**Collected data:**
————

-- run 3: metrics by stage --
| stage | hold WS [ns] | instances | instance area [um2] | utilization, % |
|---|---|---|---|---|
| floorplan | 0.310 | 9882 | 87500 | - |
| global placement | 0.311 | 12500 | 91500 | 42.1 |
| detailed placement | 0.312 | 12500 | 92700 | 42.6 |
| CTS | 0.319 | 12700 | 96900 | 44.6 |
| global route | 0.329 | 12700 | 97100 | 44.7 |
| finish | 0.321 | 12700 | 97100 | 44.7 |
This is an optimization exercise on Yosys and OpenROAD, whose aim is small area, not a production implementation.
RTL that was checked went through simulation tests only; none was proved equivalent to the original.

## run A
## mlp_top
module mlp_top (
    input  logic                  clk,
    input  logic                  rst,
    input  logic                  wb_cyc,
    input  logic                  wb_stb,
    input  logic                  wb_we,
    input  logic [2-1:0] wb_adr,
    input  mlp_pkg::word_t        wb_dat_i,
    output mlp_pkg::word_t        wb_dat_o,
    output logic                  wb_ack,
    output logic                  result_valid,
    output mlp_pkg::word_t        sig_value,
    output logic                  class_out
);
export LEC_CHECK = 0
export CAP_MARGIN = 20
export CORE_MARGIN = 2
export CORE_UTILIZATION = 70
export CTS_BUF_LIST = sky130_fd_sc_hd__clkbuf_4 sky130_fd_sc_hd__clkbuf_8
export CTS_CLUSTER_DIAMETER = 100
export CTS_CLUSTER_SIZE = 30
export PLACE_DENSITY = 0.75
export SLEW_MARGIN = 20
export SYNTH_HIERARCHICAL = 1
create_clock -name core_clock -period 7.0 [get_ports {clk}]
standard.sh (not shown) runs the stock make flow with config.mk's settings and CLKGATE_MAP_FILE= SYNTH_SCRIPT=/design/flow/synth_recipe.tcl, a recipe that flattens the netlist after the stock synthesis.
==> flow/flow/run.sh <==
#!/bin/bash
# The standard layout (the standard.sh, ORFS from synthesis to finish) with two changes:
#  - the port buffers that global placement adds are the smallest buffer, buf_1;
#  - clock tree synthesis adds no dummy loads and uses clkbuf_4/clkbuf_8.
# Make's full output goes to flow_make.log here; each ORFS step keeps its own log under
# orfs/logs/.
set -euo pipefail
WORK="$(cd "$(dirname "$0")/.." && pwd)"
cd "$WORK"
bash standard.sh \
    "BUFFER_PORTS_ARGS=-buffer_cell sky130_fd_sc_hd__buf_1" \
    "CTS_ARGS=-sink_clustering_enable -repair_clock_nets -sink_clustering_size 30 -sink_clustering_max_diameter 100 -buf_list {sky130_fd_sc_hd__clkbuf_4 sky130_fd_sc_hd__clkbuf_8} -dont_use_dummy_load" \
    finish > "$WORK/flow_make.log" 2>&1
Setup changes, run A to run B
--- a/flow/design.v
+++ b/flow/design.v
@@ -134,30 +134,31 @@
         r[2:0] = v[2:0] - 3'd1;
         k = |v[2:0];
         for (int i = 3; i < 16; i++)
         begin
             r[i] = v[i] ^ k;
             k = k & v[i];
         end
         add7 = r;
     endfunction
     logic [15:0] fa, d;
     logic [14:0] a_q, p_q;
-    logic        fb_q;
+    logic        fb_q, fc_q;
     assign fa = addr(x1, x2, 1'b1);
     assign d  = addr(x1, ~x2, 1'b0);
     always_ff @(posedge clk)
     begin
         a_q  <= fa[15] ? ~fa[14:0] : '0;
         p_q  <= d[15] ? ~d[14:0] : d[14:0];
         fb_q <= ~d[15];
+        fc_q <= d[15] ^ (&d[14:0]);
     end
     logic        ph;
     logic [14:0] b_q, k_q;
     logic [15:0] a, b, bx, k2, m_op, v_op;
     logic [15:0] z, um, ut, u2, u3, u4;
     logic [15:0] acc_s, acc_c, fb_s, fb_c;
     logic [15:0] m_s, m_k;
     logic [15:0] z_g, z_t;
     logic [15:0] v1_s, v1_k;
     logic [15:0] v2_s, v2_k;
     logic [15:0] w_g, w_t;
@@ -165,23 +166,23 @@
     logic [15:0] r2_s, r2_k;
     logic [15:0] r_g, r_t;
     logic [15:0] q1_s, q1_k;
     logic [15:0] q_g, q_t;
     logic [15:0] l0_s, l0_k;
     logic [15:0] l1_s, l1_k;
     logic [15:0] l2_s, l2_k;
     logic [15:0] l3_s, l3_k;
     logic [15:0] l4_s, l4_k;
     assign ph  = vld[1];
     assign b_q = fb_q ? p_q : '0;
-    assign k_q = fb_q ? {14'd0, ~&p_q} : {p_q[14:1], p_q[0] | ~|p_q};
+    assign k_q = fc_q ? (fb_q ? '0 : p_q) : 15'd1;
     assign a   = {1'b0, a_q};
     assign b   = {1'b0, b_q};
     assign bx  = ph ? ~b : b;
     assign k2  = {k_q[14:0], 1'b0};
     assign m_op = ph ? {~k_q[14:0], 1'b0} : {~k_q[13:0], 2'b11};
     assign v_op = ph ? {~k_q[14:0], 1'b1} : 16'hFFFE;
     mlp_fa u_m_0 (.a(a[0]), .b(b[0]), .c(m_op[0]), .s(m_s[0]), .co(m_k[1]));
     mlp_fa u_m_1 (.a(a[1]), .b(b[1]), .c(m_op[1]), .s(m_s[1]), .co(m_k[2]));
     mlp_fa u_m_2 (.a(a[2]), .b(b[2]), .c(m_op[2]), .s(m_s[2]), .co(m_k[3]));
     mlp_fa u_m_3 (.a(a[3]), .b(b[3]), .c(m_op[3]), .s(m_s[3]), .co(m_k[4]));
     mlp_fa u_m_4 (.a(a[4]), .b(b[4]), .c(m_op[4]), .s(m_s[4]), .co(m_k[5]));
Run B: flow completed, timing, DRC and antenna clean. Aggregate global-route resource usage on run B is up relative to run A. Run A → run B: number of buffer and inverter stages on the critical path now sits at about the same level, synthesized area now sits at about the same level. From run A to run B the numbers moved as follows: highest attainable clock frequency roughly the same; detailed route wirelength on metal3 down 20 um. Comparing run A with run B, the ratio of cells with drive above 1 in the final layout came out essentially unchanged. [compare] base=run A new=run B: utilization after layout rose 0.25 points; setup slack rose by 0.014 ns; multiplexer share of the synthesized area went down 1.3 points.
For run A, only the layout was checked, not whether the RTL still works.
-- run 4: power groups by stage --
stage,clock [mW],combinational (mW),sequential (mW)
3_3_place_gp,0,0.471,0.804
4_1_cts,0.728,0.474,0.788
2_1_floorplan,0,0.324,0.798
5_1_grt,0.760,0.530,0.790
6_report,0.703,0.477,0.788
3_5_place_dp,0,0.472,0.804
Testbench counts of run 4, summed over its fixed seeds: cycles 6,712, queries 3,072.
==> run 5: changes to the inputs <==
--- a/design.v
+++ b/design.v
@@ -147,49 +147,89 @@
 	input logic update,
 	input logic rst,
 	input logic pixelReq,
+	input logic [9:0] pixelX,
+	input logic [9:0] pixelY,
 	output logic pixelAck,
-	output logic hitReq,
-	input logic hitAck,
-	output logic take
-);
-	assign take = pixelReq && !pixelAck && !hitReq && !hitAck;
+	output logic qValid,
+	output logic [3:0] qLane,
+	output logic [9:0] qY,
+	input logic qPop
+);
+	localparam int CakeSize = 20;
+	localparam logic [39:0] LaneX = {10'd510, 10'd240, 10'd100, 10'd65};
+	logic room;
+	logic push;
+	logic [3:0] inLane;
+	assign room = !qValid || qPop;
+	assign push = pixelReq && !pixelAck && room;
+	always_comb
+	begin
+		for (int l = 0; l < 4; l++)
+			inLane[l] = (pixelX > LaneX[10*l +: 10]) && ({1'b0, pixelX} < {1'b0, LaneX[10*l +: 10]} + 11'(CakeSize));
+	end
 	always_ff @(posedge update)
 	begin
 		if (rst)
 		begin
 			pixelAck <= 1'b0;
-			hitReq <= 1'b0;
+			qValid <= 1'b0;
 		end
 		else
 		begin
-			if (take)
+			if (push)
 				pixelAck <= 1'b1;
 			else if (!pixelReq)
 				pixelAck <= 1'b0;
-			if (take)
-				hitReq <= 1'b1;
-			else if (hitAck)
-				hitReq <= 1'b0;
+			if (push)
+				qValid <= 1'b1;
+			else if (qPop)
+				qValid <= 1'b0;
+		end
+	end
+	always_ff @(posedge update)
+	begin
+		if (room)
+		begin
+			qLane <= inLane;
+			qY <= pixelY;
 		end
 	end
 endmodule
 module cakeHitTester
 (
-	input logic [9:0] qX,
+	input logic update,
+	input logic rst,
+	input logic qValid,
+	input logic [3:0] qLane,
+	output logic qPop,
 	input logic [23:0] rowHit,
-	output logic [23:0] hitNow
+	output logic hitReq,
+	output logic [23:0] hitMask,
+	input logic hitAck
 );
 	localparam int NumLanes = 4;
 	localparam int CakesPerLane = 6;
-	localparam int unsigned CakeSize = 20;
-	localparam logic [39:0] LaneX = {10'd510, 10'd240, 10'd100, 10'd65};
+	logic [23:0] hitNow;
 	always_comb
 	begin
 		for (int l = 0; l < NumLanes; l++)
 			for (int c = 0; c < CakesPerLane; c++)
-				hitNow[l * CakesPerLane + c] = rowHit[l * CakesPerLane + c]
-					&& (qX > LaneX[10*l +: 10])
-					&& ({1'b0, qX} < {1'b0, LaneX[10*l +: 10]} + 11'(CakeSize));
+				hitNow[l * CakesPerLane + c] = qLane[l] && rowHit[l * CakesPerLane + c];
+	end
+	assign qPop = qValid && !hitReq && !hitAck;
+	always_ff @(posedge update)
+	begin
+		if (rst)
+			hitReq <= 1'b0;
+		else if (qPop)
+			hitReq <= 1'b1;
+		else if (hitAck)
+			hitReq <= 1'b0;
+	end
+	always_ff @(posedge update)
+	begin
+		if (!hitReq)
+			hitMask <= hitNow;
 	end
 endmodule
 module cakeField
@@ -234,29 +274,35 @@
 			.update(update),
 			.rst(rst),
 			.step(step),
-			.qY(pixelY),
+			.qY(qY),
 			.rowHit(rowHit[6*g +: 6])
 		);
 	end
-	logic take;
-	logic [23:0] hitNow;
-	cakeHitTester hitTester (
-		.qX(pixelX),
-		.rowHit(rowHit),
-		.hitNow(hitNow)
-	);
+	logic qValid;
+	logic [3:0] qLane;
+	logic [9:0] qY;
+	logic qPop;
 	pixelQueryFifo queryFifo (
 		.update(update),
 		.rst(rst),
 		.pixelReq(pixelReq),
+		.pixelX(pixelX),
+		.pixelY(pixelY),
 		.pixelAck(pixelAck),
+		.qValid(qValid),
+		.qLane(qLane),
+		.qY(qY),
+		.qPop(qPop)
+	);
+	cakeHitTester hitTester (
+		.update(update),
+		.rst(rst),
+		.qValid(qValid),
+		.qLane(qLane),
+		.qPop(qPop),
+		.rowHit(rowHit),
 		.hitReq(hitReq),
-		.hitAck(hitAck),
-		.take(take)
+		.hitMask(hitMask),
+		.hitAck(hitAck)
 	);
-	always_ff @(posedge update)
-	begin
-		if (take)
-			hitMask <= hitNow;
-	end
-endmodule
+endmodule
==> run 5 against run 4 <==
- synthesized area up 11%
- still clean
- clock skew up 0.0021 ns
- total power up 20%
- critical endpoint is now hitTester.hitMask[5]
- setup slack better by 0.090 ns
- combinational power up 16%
Source: an optimization exercise on an open RTL-to-GDS flow (aim: small area and a short achievable clock period). Production flows keep margins and buffers that such runs may drop.
At most, simulation tests tie the RTL to the original design; equivalence was not proved.
Power and IR drop assume default switching activity.

==> module normal_reorder_buffer, before the edit <==
module normal_reorder_buffer #(
  parameter int WIDTH    = 16,
  parameter int Q_BITS   = 8,
  parameter int TAG_BITS = 5
) (
  input  logic                  clk,
  input  logic                  reset,
  input  logic                  alloc_req,
  output logic                  alloc_gnt,
  output logic [TAG_BITS-1:0]   alloc_tag,
  input  logic                  wr_valid,
  input  logic [TAG_BITS-1:0]   wr_tag,
  input  logic [3*WIDTH-1:0]    wr_data,    
  output logic                  out_valid,
  input  logic                  out_ready,
  output logic [3*WIDTH-1:0]    out_data,   
  output logic [TAG_BITS-1:0]   out_tag,
  output logic [TAG_BITS:0]     count,
  output logic                  full,
  output logic                  err
);
  localparam int DEPTH = 1 << TAG_BITS;
  localparam int CW    = TAG_BITS + 1;
  localparam int DW    = 3 * WIDTH;
  logic [TAG_BITS-1:0] head_q, tail_q;
  logic [DEPTH-1:0]    hp1_q;           
  logic [CW-1:0]       cnt_q;
  logic [DEPTH-1:0]    done_q;
  logic                err_q;
  logic [DW-1:0]       mem [DEPTH];
  logic                ov_q;
  logic [DW-1:0]       od_q;
  logic [TAG_BITS-1:0] ot_q;
  logic [TAG_BITS-1:0] wr_off, head_p1;
  logic                wr_alloc, wr_ok, gnt, retire;
  logic [DEPTH-1:0]    head_oh, wr_dec, sel1;
  logic                nxt_done, pw0, pw1, valid_n;
  logic [DW-1:0]       rd1, data_n;
  assign wr_off   = wr_tag - head_q;
  assign wr_alloc = {1'b0, wr_off} < cnt_q;
  assign wr_ok    = wr_valid & wr_alloc & ~done_q[wr_tag];
  assign gnt      = alloc_req & ~cnt_q[CW-1] & ~reset;
  assign retire   = ov_q & out_ready;
  assign head_p1  = head_q + 1'b1;
  always_comb begin
    for (int i = 0; i < DEPTH; i++) begin
      head_oh[i] = hp1_q[(i + 1) % DEPTH];
      wr_dec[i]  = (wr_tag == TAG_BITS'(i));
    end
  end
  assign sel1     = hp1_q & done_q;
  assign nxt_done = |sel1;
  always_comb begin
    rd1 = '0;
    for (int i = 0; i < DEPTH; i++)
      rd1 = rd1 | ({DW{sel1[i]}} & mem[i]);
  end
  assign pw0 = wr_valid & (wr_tag == head_q) & (cnt_q != '0) & ~ov_q;
  assign pw1 = wr_valid & (wr_tag == head_p1) & (cnt_q > CW'(1)) & ~nxt_done;
  always_comb begin
    if (retire) begin
      valid_n = nxt_done | pw1;
      data_n  = rd1 | (pw1 ? wr_data : '0);
    end else begin
      valid_n = ov_q | pw0;
      data_n  = ov_q ? od_q : (pw0 ? wr_data : '0);
    end
  end
  assign alloc_gnt = gnt;
  assign alloc_tag = tail_q;
  assign out_valid = ov_q;
  assign out_data  = od_q;
  assign out_tag   = ot_q;
  assign count     = cnt_q;
  assign full      = cnt_q[CW-1];
  assign err       = err_q;
  always_ff @(posedge clk or posedge reset) begin
    if (reset) begin
      head_q <= '0;
      hp1_q  <= DEPTH'(2);
      tail_q <= '0;
      cnt_q  <= '0;
      err_q  <= 1'b0;
      ov_q   <= 1'b0;
      od_q   <= '0;
      ot_q   <= '0;
    end else begin
      if (gnt) tail_q <= tail_q + 1'b1;
      if (retire) begin
        head_q <= head_p1;
        hp1_q  <= {hp1_q[DEPTH-2:0], hp1_q[DEPTH-1]};
      end
      cnt_q <= cnt_q + CW'(gnt) - CW'(retire);
      err_q <= wr_valid & ~wr_ok;
      ov_q  <= valid_n;
      od_q  <= data_n;
      ot_q  <= valid_n ? (retire ? head_p1 : head_q) : '0;
    end
  end
  always_ff @(posedge clk or posedge reset) begin
    if (reset) begin
      done_q <= '0;
    end else begin
      for (int i = 0; i < DEPTH; i++) begin
        if (done_q[i]) begin
          if (retire && head_oh[i]) done_q[i] <= 1'b0;
        end else begin
          if (wr_ok && wr_dec[i]) done_q[i] <= 1'b1;
        end
      end
    end
  end
  always_ff @(posedge clk) begin
    for (int i = 0; i < DEPTH; i++)
      if (wr_valid && wr_dec[i] && !done_q[i]) mem[i] <= wr_data;
  end
endmodule
clock: 4.5 ns
lec_check: 0
cap_margin: 20
core_margin: 2
core_utilization: 45
slew_margin: 20
run.sh (not shown) runs the stock make flow with config.mk's settings and CLKGATE_MAP_FILE= SYNTH_SCRIPT=/design/flow/synth_recipe.tcl, a recipe that flattens the netlist after the stock synthesis.
Change:
==> flow/design.v (replaced) <==
module normal_reorder_buffer #(
  parameter int WIDTH    = 16,
  parameter int Q_BITS   = 8,
  parameter int TAG_BITS = 5
) (
  input  logic                  clk,
  input  logic                  reset,
  input  logic                  alloc_req,
  output logic                  alloc_gnt,
  output logic [TAG_BITS-1:0]   alloc_tag,
  input  logic                  wr_valid,
  input  logic [TAG_BITS-1:0]   wr_tag,
  input  logic [3*WIDTH-1:0]    wr_data,    
  output logic                  out_valid,
  input  logic                  out_ready,
  output logic [3*WIDTH-1:0]    out_data,   
  output logic [TAG_BITS-1:0]   out_tag,
  output logic [TAG_BITS:0]     count,
  output logic                  full,
  output logic                  err
);
  localparam int DEPTH = 1 << TAG_BITS;
  localparam int CW    = TAG_BITS + 1;
  localparam int DW    = 3 * WIDTH;
  logic [TAG_BITS-1:0] head_q, tail_q;
  logic [CW-1:0]       cnt_q;
  logic [DEPTH-1:0]    done_q;
  logic                err_q;
  logic [DW-1:0]       mem [DEPTH];
  logic [TAG_BITS-1:0] wr_off;
  logic                wr_alloc, wr_ok, gnt, retire, valid_w;
  logic [DEPTH-1:0]    head_dec, wr_dec, sel;
  assign wr_off   = wr_tag - head_q;
  assign wr_alloc = {1'b0, wr_off} < cnt_q;
  assign wr_ok    = wr_valid & wr_alloc & ~done_q[wr_tag];
  assign gnt      = alloc_req & ~cnt_q[CW-1] & ~reset;
  always_comb begin
    for (int i = 0; i < DEPTH; i++) begin
      head_dec[i] = (head_q == TAG_BITS'(i));
      wr_dec[i]   = (wr_tag == TAG_BITS'(i));
    end
  end
  assign sel     = head_dec & done_q;
  assign valid_w = |sel;
  assign retire  = valid_w & out_ready;
  always_comb begin
    out_data = '0;
    for (int i = 0; i < DEPTH; i++)
      out_data = out_data | ({DW{sel[i]}} & mem[i]);
  end
  assign alloc_gnt = gnt;
  assign alloc_tag = tail_q;
  assign out_valid = valid_w;
  assign out_tag   = valid_w ? head_q : '0;
  assign count     = cnt_q;
  assign full      = cnt_q[CW-1];
  assign err       = err_q;
  always_ff @(posedge clk or posedge reset) begin
    if (reset) begin
      head_q <= '0;
      tail_q <= '0;
      cnt_q  <= '0;
      err_q  <= 1'b0;
    end else begin
      if (gnt)    tail_q <= tail_q + 1'b1;
      if (retire) head_q <= head_q + 1'b1;
      cnt_q <= cnt_q + CW'(gnt) - CW'(retire);
      err_q <= wr_valid & ~wr_ok;
    end
  end
  always_ff @(posedge clk or posedge reset) begin
    if (reset) begin
      done_q <= '0;
    end else begin
      for (int i = 0; i < DEPTH; i++) begin
        if (done_q[i]) begin
          if (retire && head_dec[i]) done_q[i] <= 1'b0;
        end else begin
          if (wr_ok && wr_dec[i]) done_q[i] <= 1'b1;
        end
      end
    end
  end
  always_ff @(posedge clk) begin
    for (int i = 0; i < DEPTH; i++)
      if (wr_valid && wr_dec[i] && !done_q[i]) mem[i] <= wr_data;
  end
endmodule
Effect:
- With this change the flow finished but fails on negative setup slack
- wire length is about the same
- first-iteration DRC count came out higher by 5.3%
- fmax came out lower by 28%
- count of clock-buffer cells in the layout came out lower by 15
- worst setup slack is worse by 1.3 ns
- via count came out lower by 1.8%
- clock power came out lower by about 5%
- cell area came out lower by 1.5%
- synthesized cell count came out lower by 8.8%
- sequential power came out lower by about 3%
- core utilization came out higher by 2.4 points
The RTL of the second run of this note was laid out without a check of its function.

[what the ideal ports hide]
The results above use ideal ports. As a check the final layouts listed here were re-extracted and re-timed, cells and wires unchanged.
Step 1, drivers: a clkbuf_16 drives clk and a buf_2 each remaining input, both assumed.
Step 2 also shifts input and output timing later by t, the mid clock arrival at the registers, as if the neighbouring blocks saw the same clock.
a / b / c = no drivers / after step 1 / after step 2; a / b = the first two.
run | t (ns) | setup WS [ns] | hold slack, ns | worst setup path after step 2 | slew at the worst register clock pin (ns)
the first run | 0.859 | 1.219 / 1.178 / 0.641 | 0.469 / 0.469 / 0.469 | input to register | 0.06 / 0.06
the second run | 0.835 | -0.069 / -0.143 / 0.037 | 0.483 / 0.483 / 0.483 | register to register | 0.07 / 0.07
The setup slack of the first run, which loses most, moves by -0.041 ns with the drivers and by -0.578 ns with both steps.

————

**WORK REQUEST:** Go through the entries above and copy out every line that includes the word "hitReq".

**OUTPUT BELOW:**
-	output logic hitReq,
-	assign take = pixelReq && !pixelAck && !hitReq && !hitAck;
-			hitReq <= 1'b0;
-				hitReq <= 1'b1;
-				hitReq <= 1'b0;
+	output logic hitReq,
+	assign qPop = qValid && !hitReq && !hitAck;
+			hitReq <= 1'b0;
+			hitReq <= 1'b1;
+			hitReq <= 1'b0;
+		if (!hitReq)
 		.hitReq(hitReq),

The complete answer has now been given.